***** Information supplied *****
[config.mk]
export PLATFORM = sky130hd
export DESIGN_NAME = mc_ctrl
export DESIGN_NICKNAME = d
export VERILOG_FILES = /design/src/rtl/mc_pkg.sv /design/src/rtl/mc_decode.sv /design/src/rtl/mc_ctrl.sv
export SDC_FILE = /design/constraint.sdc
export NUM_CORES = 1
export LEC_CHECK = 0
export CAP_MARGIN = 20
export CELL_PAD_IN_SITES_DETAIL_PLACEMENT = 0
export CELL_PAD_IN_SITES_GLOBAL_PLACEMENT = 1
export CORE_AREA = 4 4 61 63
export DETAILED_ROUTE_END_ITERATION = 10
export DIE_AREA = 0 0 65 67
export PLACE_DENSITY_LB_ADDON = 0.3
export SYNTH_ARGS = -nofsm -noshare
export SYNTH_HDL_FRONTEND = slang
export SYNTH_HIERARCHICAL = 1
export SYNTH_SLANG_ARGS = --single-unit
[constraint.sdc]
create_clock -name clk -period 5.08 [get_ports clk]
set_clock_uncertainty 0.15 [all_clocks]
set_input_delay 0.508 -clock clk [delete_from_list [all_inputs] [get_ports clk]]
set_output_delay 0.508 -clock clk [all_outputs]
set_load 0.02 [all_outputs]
*****
# Problem description:
Each of the records should be written out again, exactly as it reads.

# Output for this task:
[config.mk]
export PLATFORM = sky130hd
export DESIGN_NAME = mc_ctrl
export DESIGN_NICKNAME = d
export VERILOG_FILES = /design/src/rtl/mc_pkg.sv /design/src/rtl/mc_decode.sv /design/src/rtl/mc_ctrl.sv
export SDC_FILE = /design/constraint.sdc
export NUM_CORES = 1
export LEC_CHECK = 0
export CAP_MARGIN = 20
export CELL_PAD_IN_SITES_DETAIL_PLACEMENT = 0
export CELL_PAD_IN_SITES_GLOBAL_PLACEMENT = 1
export CORE_AREA = 4 4 61 63
export DETAILED_ROUTE_END_ITERATION = 10
export DIE_AREA = 0 0 65 67
export PLACE_DENSITY_LB_ADDON = 0.3
export SYNTH_ARGS = -nofsm -noshare
export SYNTH_HDL_FRONTEND = slang
export SYNTH_HIERARCHICAL = 1
export SYNTH_SLANG_ARGS = --single-unit
[constraint.sdc]
create_clock -name clk -period 5.08 [get_ports clk]
set_clock_uncertainty 0.15 [all_clocks]
set_input_delay 0.508 -clock clk [delete_from_list [all_inputs] [get_ports clk]]
set_output_delay 0.508 -clock clk [all_outputs]
set_load 0.02 [all_outputs]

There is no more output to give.